Heart failure is still a major cause of death and one of the most common reasons for hospital admission in the western world. It is known that calcium hemostasis and regular L-type Ca²⁺channel (LTCC) function plays a key role in patients with dilated cardiomyopathy (DCM) and heart failure.

In previous experiments we have shown that Myoscape - a member of the mammalian Striatin-interacting phosphatase and kinase (STRIPAK) complex – directly interacts with the LTCC to stabilize LTCC surface expression. Loss of Myoscape leads to endocytotic internalization of LTCC and subsequent heart failure in vivo. Interestingly, the QT-time is also shortened in Myoscape knockout mice. Thus, we searched for Myoscape gene sequence variations found in both patients with DCM and patients with Short-QT syndrome (SQTS).

One promising mutation that was found in both patient cohorts was a stop mutation (R217ter), which is found in only one of about 84,000 healthy individuals in the gnomAD database and leads to expression of a truncated Myoscape protein.

In preliminary experiments, this stop mutation, which was generated by site strand mutagenesis and preceded with a heart-specific promoter, was injected into zebrafish embryos together with the enzyme transposase and thereby successfully integrated into the genome. These transgenic fish were compared with fish injected with the wildtype (WT) Myoscape and with non-injected control fish.
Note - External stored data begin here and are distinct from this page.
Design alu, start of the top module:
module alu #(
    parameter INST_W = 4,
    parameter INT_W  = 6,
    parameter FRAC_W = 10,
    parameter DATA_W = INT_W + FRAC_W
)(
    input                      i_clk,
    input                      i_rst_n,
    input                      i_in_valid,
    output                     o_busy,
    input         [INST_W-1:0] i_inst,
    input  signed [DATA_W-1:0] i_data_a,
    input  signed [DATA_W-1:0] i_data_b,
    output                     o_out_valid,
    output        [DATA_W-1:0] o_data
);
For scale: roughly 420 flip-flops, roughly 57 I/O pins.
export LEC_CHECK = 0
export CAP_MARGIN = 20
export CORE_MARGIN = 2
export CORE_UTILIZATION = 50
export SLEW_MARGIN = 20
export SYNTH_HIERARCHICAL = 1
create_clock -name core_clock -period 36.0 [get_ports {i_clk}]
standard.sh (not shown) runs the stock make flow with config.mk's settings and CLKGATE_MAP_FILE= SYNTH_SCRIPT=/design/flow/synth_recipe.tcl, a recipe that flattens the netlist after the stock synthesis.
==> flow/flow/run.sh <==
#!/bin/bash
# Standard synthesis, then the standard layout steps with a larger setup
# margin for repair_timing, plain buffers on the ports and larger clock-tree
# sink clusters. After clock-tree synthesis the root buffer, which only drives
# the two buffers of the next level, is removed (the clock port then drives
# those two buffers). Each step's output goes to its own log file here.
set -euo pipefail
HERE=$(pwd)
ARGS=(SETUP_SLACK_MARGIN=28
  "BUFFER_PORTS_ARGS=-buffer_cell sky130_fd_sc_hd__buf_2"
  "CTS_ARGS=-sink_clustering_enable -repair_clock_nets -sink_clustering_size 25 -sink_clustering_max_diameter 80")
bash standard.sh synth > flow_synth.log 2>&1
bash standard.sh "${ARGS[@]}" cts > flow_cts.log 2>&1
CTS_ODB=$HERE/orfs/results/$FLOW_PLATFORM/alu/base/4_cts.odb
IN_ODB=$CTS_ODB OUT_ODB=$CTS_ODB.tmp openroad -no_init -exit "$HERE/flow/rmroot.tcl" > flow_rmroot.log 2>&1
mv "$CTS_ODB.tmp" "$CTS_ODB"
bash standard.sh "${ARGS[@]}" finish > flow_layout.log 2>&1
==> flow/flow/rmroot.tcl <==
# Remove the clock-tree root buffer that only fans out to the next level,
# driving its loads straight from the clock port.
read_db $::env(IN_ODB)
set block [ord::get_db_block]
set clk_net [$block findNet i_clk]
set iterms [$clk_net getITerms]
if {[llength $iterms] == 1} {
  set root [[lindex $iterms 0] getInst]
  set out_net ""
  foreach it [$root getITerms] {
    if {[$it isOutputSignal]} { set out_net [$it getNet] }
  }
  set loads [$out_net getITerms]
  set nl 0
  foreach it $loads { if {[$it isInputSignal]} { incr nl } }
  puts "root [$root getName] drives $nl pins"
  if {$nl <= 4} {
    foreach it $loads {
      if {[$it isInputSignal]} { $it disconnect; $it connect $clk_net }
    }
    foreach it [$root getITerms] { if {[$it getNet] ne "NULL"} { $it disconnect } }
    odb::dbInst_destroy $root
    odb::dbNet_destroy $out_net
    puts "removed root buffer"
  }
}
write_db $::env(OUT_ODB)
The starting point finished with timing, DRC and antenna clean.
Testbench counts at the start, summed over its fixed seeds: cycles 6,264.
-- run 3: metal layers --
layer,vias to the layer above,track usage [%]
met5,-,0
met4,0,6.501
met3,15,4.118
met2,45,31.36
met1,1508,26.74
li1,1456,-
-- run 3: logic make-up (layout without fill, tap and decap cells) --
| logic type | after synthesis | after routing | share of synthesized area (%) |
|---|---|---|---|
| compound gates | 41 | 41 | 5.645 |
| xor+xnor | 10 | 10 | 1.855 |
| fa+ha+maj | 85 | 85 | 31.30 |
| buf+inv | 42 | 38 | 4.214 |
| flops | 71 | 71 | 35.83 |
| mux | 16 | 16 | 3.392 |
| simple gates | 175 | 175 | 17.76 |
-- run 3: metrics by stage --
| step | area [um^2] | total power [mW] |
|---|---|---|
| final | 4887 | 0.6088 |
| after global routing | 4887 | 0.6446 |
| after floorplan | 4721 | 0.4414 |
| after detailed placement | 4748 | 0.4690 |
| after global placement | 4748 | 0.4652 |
What follows belongs to an exercise in optimizing a design on an open flow for small area; a production flow would make more cautious choices.
Where RTL was checked, it was by simulation tests only, not by an equivalence proof against the original.

==> run a: inputs <==
==> flow/design.v <==
`timescale 1ns / 1ps
module fir2n #(parameter WIDTH_DATA = 8, parameter N_TAPS = 16, parameter LOG2_N_TAPS = 4, parameter WIDTH_COEF0 = 8, parameter WIDTH_MAC_OUT = 8)(
    input clk, rst,
    input [WIDTH_DATA-1:0] din,
    output reg [WIDTH_MAC_OUT-1:0] dout
    );
    reg [4:0] cnt;           
    reg       flush;         
    wire [3:0] ph = cnt[3:0];
    always @(posedge clk) begin
        if (rst) begin
            cnt <= 5'd0;
            flush <= 1'b1;
        end else begin
            cnt <= cnt + 5'd1;
            if (cnt == 5'd30) flush <= 1'b0;
        end
    end
    reg [7:0] e0, e1;
    reg [7:0] l1 [0:16];
    reg [7:0] l2 [0:14];
    integer i;
    always @(posedge clk) begin
        if (ph == 4'd15) begin
            e0 <= din;
            e1 <= e0;
        end
        l1[0] <= flush ? 8'd0 : (ph == 4'd14 ? e1 : l1[16]);
        for (i = 1; i < 17; i = i + 1) l1[i] <= l1[i-1];
        l2[0] <= flush ? 8'd0 : (ph == 4'd13 ? l1[15] : l2[14]);
        for (i = 1; i < 15; i = i + 1) l2[i] <= l2[i-1];
    end
    reg [7:0] a, b;
    wire first = (ph == 4'd15);
    always @(posedge clk) begin
        a <= (first ? 8'd0 : a) + l1[0] + l2[0];
        b <= first ? 8'd0 : b - a;
    end
    always @(posedge clk) begin
        if (rst)
            dout <= 8'd0;
        else if (first)
            dout <= flush ? 8'd0 : {a[3:0] + b[7:4], b[3:0]};
    end
endmodule
This design comes from an exercise in tuning for small area, a short achievable clock period and few clock cycles on the open sky130 flow, not from production work.
RTL that was checked went through simulation tests only; none was proved equivalent to the original.
No activity file was given, so power comes from the tool's default toggle rates.

the reference run:
==> flow/design.v (excerpt) <==
module GenTrianglePoints(
   i_clk, i_rst, i_start, i_v1, i_v2, i_v3,
   o_write, o_done, o_point
);
Size: ~2600 cells after synthesis, roughly 370 flip-flops, about 230 I/O pins, ~24000 µm² of cells after synthesis.
==> flow/config.mk <==
export PLATFORM = sky130hd
export DESIGN_NAME = GenTrianglePoints
export DESIGN_NICKNAME = GenTrianglePoints
export VERILOG_FILES = /design/flow/design.v
export SDC_FILE = /design/flow/constraint.sdc
export NUM_CORES = 4
export LEC_CHECK = 0
export CAP_MARGIN = 30
export CORE_MARGIN = 2
export CORE_UTILIZATION = 30
export CTS_CLUSTER_DIAMETER = 60
export CTS_CLUSTER_SIZE = 20
export PLACE_DENSITY = 0.8
export SLEW_MARGIN = 20
==> flow/constraint.sdc <==
create_clock -name core_clock -period 24.0 [get_ports {i_clk}]
set_input_delay 4.8000 -clock core_clock [delete_from_list [all_inputs] [get_ports {i_clk}]]
set_output_delay 4.8000 -clock core_clock [all_outputs]
set_load 0.01 [all_outputs]
standard.sh (not shown) runs the stock make flow with config.mk's settings and CLKGATE_MAP_FILE= SYNTH_SCRIPT=/design/flow/synth_recipe.tcl, a recipe that flattens the netlist after the stock synthesis.
==> flow/flow/run.sh <==
#!/bin/bash
# The standard layout, with plain buffers (rather than delay buffers) on the ports.
set -euo pipefail
export BUFFER_PORTS_ARGS="-buffer_cell sky130_fd_sc_hd__buf_2"
bash standard.sh > standard.log 2>&1
Testbench counts of the reference run, summed over its fixed seeds: cycles 177,751.
The inputs of the trial run differ from those of the reference run as listed below.
-- flow/design.v --
<<< the reference run, line 48
   wire signed [14:0] vx0 = dlx(w0), vx1 = dlx(w1), vx2 = dlx(w2);
   wire signed [14:0] vy0 = dly(w0), vy1 = dly(w1), vy2 = dly(w2);
   reg [10:0] x, y, yhi;
   reg        xone;       
   reg        yhm;        
>>> the trial run, line 48
   wire signed [14:0] vx0 = dlx(w0), vx1 = dlx(w1), vx2 = dlx(w2);
   wire signed [14:0] vy0 = dly(w0), vy1 = dly(w1), vy2 = dly(w2);
   reg [10:0] x, y, xlo, yhi;
   reg        xone;       
   reg        yhm;        
<<< the reference run, line 160
   wire ao_sum  = out_test(sg0, sg1, sg2, dir,
                           dyp0, dyp1, dyp2, dyn0, dyn1, dyn2);
   wire [10:0] xlo = xone ? x : 11'd0;
   wire [10:0] xhi = xone ? x : SCREEN_WIDTH - 1;
   wire [10:0] xb = dir ? xlo : xhi;           
   wire [10:0] xa = dir ? xhi : xlo;           
>>> the trial run, line 160
   wire ao_sum  = out_test(sg0, sg1, sg2, dir,
                           dyp0, dyp1, dyp2, dyn0, dyn1, dyn2);
   wire [10:0] xhi = xone ? xlo : SCREEN_WIDTH - 1;
   wire [10:0] xb = dir ? xlo : xhi;           
   wire [10:0] xa = dir ? xhi : xlo;           
<<< the reference run, line 235
      end
      if (st_box) begin
         xone <= (bx0 > SCREEN_WIDTH - 1);  {yhm, yhi} <= cmaxy;
      end
      if (st_box)
>>> the trial run, line 234
      end
      if (st_box) begin
         xlo <= bx0[10:0];  xone <= (bx0 > SCREEN_WIDTH - 1);  {yhm, yhi} <= cmaxy;
      end
      if (st_box)
==> results.txt <==
The final layout from the reference run, which completed every stage, passed the timing, design-rule and antenna checks at the end of the flow.
The trial run: full flow OK, the timing, design-rule and antenna checks passed
Re number of antenna violations at the first check in global routing: the trial run and the reference run aren't equal, and the lower value belongs to the reference run.
Compared with the reference run, the trial run shows a higher share of the synthesized area in compound gates (AO/OA/AOI/OAI).
Compared with the reference run, the trial run shows antenna diode instance count higher by 1.
Setup slack: the trial run less than the reference run
Depth of the worst register-to-register path in the trial run vs the reference run: up 4
Against the reference run, instance count of the mapped netlist in the trial run rose by a few percent.
Max number of clock buffer instances in the layout across the trial run and the reference run: the trial run
Footprint of the multi-input gates (lower): the reference run
Testbench counts of the trial run, summed over its fixed seeds: cycles 177,487.

---

v6:
GenTrianglePoints, a different RTL version from the one above (not shown whole).
Size: ~3500 cells after synthesis, about 230 I/O pins, roughly 0.033 mm² of cells after synthesis.
make LEC_CHECK=0 CAP_MARGIN=30 CORE_MARGIN=2 CORE_UTILIZATION=30 SLEW_MARGIN=20 finish   # period 24.0 ns
run.sh (not shown) runs the stock make flow with config.mk's settings and CLKGATE_MAP_FILE= SYNTH_SCRIPT=/design/flow/synth_recipe.tcl, a recipe that flattens the netlist after the stock synthesis.
Stock flow here: none of the scripts above is used.
The following lists how v7 was set up differently from v6:
--- a/flow/design.v
+++ b/flow/design.v
@@ -69,52 +69,18 @@
    wire [31:0] p0w = a0 ^ b0w;
    wire [31:0] p1w = a1 ^ b1w;
    wire [31:0] p2w = a2 ^ b2w;
    wire z0 = (p0w[0] == c0) & (&(p0w[31:1] ~^ (a0[30:0] | b0w[30:0])));
    wire z1 = (p1w[0] == c1) & (&(p1w[31:1] ~^ (a1[30:0] | b1w[30:0])));
    wire z2 = (p2w[0] == c2) & (&(p2w[31:1] ~^ (a2[30:0] | b2w[30:0])));
-   wire sg0 = p0w[31] ^ carry31(a0[30:0], b0w[30:0], c0);
-   wire sg1 = p1w[31] ^ carry31(a1[30:0], b1w[30:0], c1);
-   wire sg2 = p2w[31] ^ carry31(a2[30:0], b2w[30:0], c2);
    wire dyp0 = ~my0[15] & (|my0);
    wire dyp1 = ~my1[15] & (|my1);
    wire dyp2 = ~my2[15] & (|my2);
    wire dyn0 = my0[15];
    wire dyn1 = my1[15];
    wire dyn2 = my2[15];
-   function carry31;
-      input [30:0] fa, fb;
-      input        fc;
-      reg [31:0] g, p;
-      reg [15:0] g1, p1;
-      reg [7:0]  g2, p2;
-      reg [3:0]  g3, p3;
-      reg [1:0]  g4, p4;
-      integer i;
-      begin
-         g = {fa & fb, fc};
-         p = {fa ^ fb, 1'b0};
-         for (i = 0; i < 16; i = i + 1) begin
-            g1[i] = g[2*i+1] | (p[2*i+1] & g[2*i]);
-            p1[i] = p[2*i+1] & p[2*i];
-         end
-         for (i = 0; i < 8; i = i + 1) begin
-            g2[i] = g1[2*i+1] | (p1[2*i+1] & g1[2*i]);
-            p2[i] = p1[2*i+1] & p1[2*i];
-         end
-         for (i = 0; i < 4; i = i + 1) begin
-            g3[i] = g2[2*i+1] | (p2[2*i+1] & g2[2*i]);
-            p3[i] = p2[2*i+1] & p2[2*i];
-         end
-         for (i = 0; i < 2; i = i + 1) begin
-            g4[i] = g3[2*i+1] | (p3[2*i+1] & g3[2*i]);
-            p4[i] = p3[2*i+1] & p3[2*i];
-         end
-         carry31 = g4[1] | (p4[1] & g4[0]);
-      end
-   endfunction
    function out_test;
       input        sg0, sg1, sg2, zr0, zr1, zr2;   
       input        towards;    
       input        p0, p1, p2, q0, q1, q2;  
       reg le0, le1, le2, ge0, ge1, ge2, nd0, nd1, nd2, ni0, ni1, ni2;
       begin
@@ -125,17 +91,17 @@
          nd1 = towards ? ~q1 : ~p1;  ni1 = towards ? ~p1 : ~q1;
          nd2 = towards ? ~q2 : ~p2;  ni2 = towards ? ~p2 : ~q2;
          out_test = ((le0 & nd0) | (le1 & nd1) | (le2 & nd2)) &
                     ((ge0 & ni0) | (ge1 & ni1) | (ge2 & ni2));
       end
    endfunction
-   wire s_in = (~sg0 & ~z0 & ~sg1 & ~z1 & ~sg2 & ~z2) |
-               (sg0 & sg1 & sg2);
-   wire bo_sum  = out_test(sg0, sg1, sg2, z0, z1, z2, ~dir,
+   wire s_in = (~s0[31] & ~z0 & ~s1[31] & ~z1 & ~s2[31] & ~z2) |
+               (s0[31] & s1[31] & s2[31]);
+   wire bo_sum  = out_test(s0[31], s1[31], s2[31], z0, z1, z2, ~dir,
                            dyp0, dyp1, dyp2, dyn0, dyn1, dyn2);
-   wire ao_sum  = out_test(sg0, sg1, sg2, z0, z1, z2, dir,
+   wire ao_sum  = out_test(s0[31], s1[31], s2[31], z0, z1, z2, dir,
                            dyp0, dyp1, dyp2, dyn0, dyn1, dyn2);
    wire [10:0] xb = dir ? xlo : xhi;           
    wire [10:0] xa = dir ? xhi : xlo;           
    wire at_b = (x == xb);
    wire at_a = (x == xa);
    wire last_row = (y == yhi);
Notes after the runs:
- v7 reached the end of the flow, and the finished layout is clean on the timing, design-rule and antenna checks.
- Total power draw of v7 is on par with v6.
- For met3 track demand over resource in global routing, v6 and v7 come out practically identical.
- Going from v6 to v7, share of final-layout standard cells stronger than drive strength 1 shrinks by 0.43 points.
- Sort v6 and v7 by cell area, ascending, and v6 comes first.
- v7 vs. v6: final wirelength climbed about 5%, maximum vdd drop dropped about 36%.
No functional check of the RTL was part of any run of this note.

## afterwards: timing with drivers on the ports
How much do the figures lean on ideal ports? The routed layouts below were timed once more, with nothing changed but the port constraints.
Step 1, drivers: a clkbuf_16 drives i_clk and a buf_2 each remaining input, both assumed.
Step 2 also shifts input and output timing later by t, the mid clock arrival at the registers, as if the neighbouring blocks saw the same clock.
a / b / c = ideal / step 1 / step 2; a / b = the first two.
| run | t, ns | setup WS [ns] | slew at the worst register clock pin (ns) |
|---|---|---|---|
| the reference run | 0.655 | 18.122 / 18.056 / 18.415 | 0.09 / 0.09 |
| the trial run | 0.662 | 18.112 / 18.055 / 18.454 | 0.09 / 0.09 |
| v6 | 0.656 | 15.491 / 15.491 / 15.491 | 0.07 / 0.07 |
| v7 | 0.659 | 15.405 / 15.405 / 15.405 | 0.07 / 0.07 |
After both steps setup and hold are still met in every run listed.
48 hours after fertilization, heart rate was significantly decreased in Myoscape R217ter fish and Myoscape wildtype fish compared with non-injected fish (149/min vs 171/min, two independent injections with n=16 (not-injected) and n=20 (Myoscape R217ter), p=0.015). Most strikingly, even though heart rate was reduced, cardiac output was significantly increased in fish overexpressing wildtype Myoscape (n=21) compared with non-injected fish (66.2 nL/min vs. 53.5 nL/min, p=0.035) whereas cardiac output in Myoscape R217ter fish (49.9 nL/min) showed no alteration when compared to control fish (49.9 nL/min vs. 53.5nL/min, p=0.771), indicating that could be a “loss of function” mutation.

72 hours after fertilization, the hearts of the fish were isolated and the cell borders of the cardiomyocytes were labeled with a β-catenin antibody in order to measure cell sizes in the ventricle. The cell sizes did not vary significantly in the three groups (not injected = 96.83 µm² (n=152 cells) vs. Myoscape WT = 107.5 µm² (n=183 cells) vs. Myoscape R217ter = 109.6µm² (n=148 cells)).

Beyond that, in in vitro experiments with neonatal rat cardiomyocytes (NRVCMs) we could show that after PE stress (100µM for 48h) only after adenoviral overexpression of the wildtype Myoscape, the mRNA expression of the hypertrophic gene Nppa is significantly reduced in comparison with LacZ (4.98-fold vs. 10.28-fold, n=2, p=0.028). However, Myoscape R217ter overexpression was not able to reduce Nppa mRNA Expression significantly after PE stress (7-fold vs. 10.28-fold, n=2, p=0.254).

Along with these results, we could show that wildtype Myoscape overexpression significantly reduced NFAT Luciferase activity in NRVCM after PE treatment, whereas Myoscape R217ter could not show this effect.

Further understanding of the function of wildtype and mutated Myoscape could contribute to a better understanding of the pathophysiology of DCM and cardiac hypertrophy, possibly leading to new therapeutic targets in the future.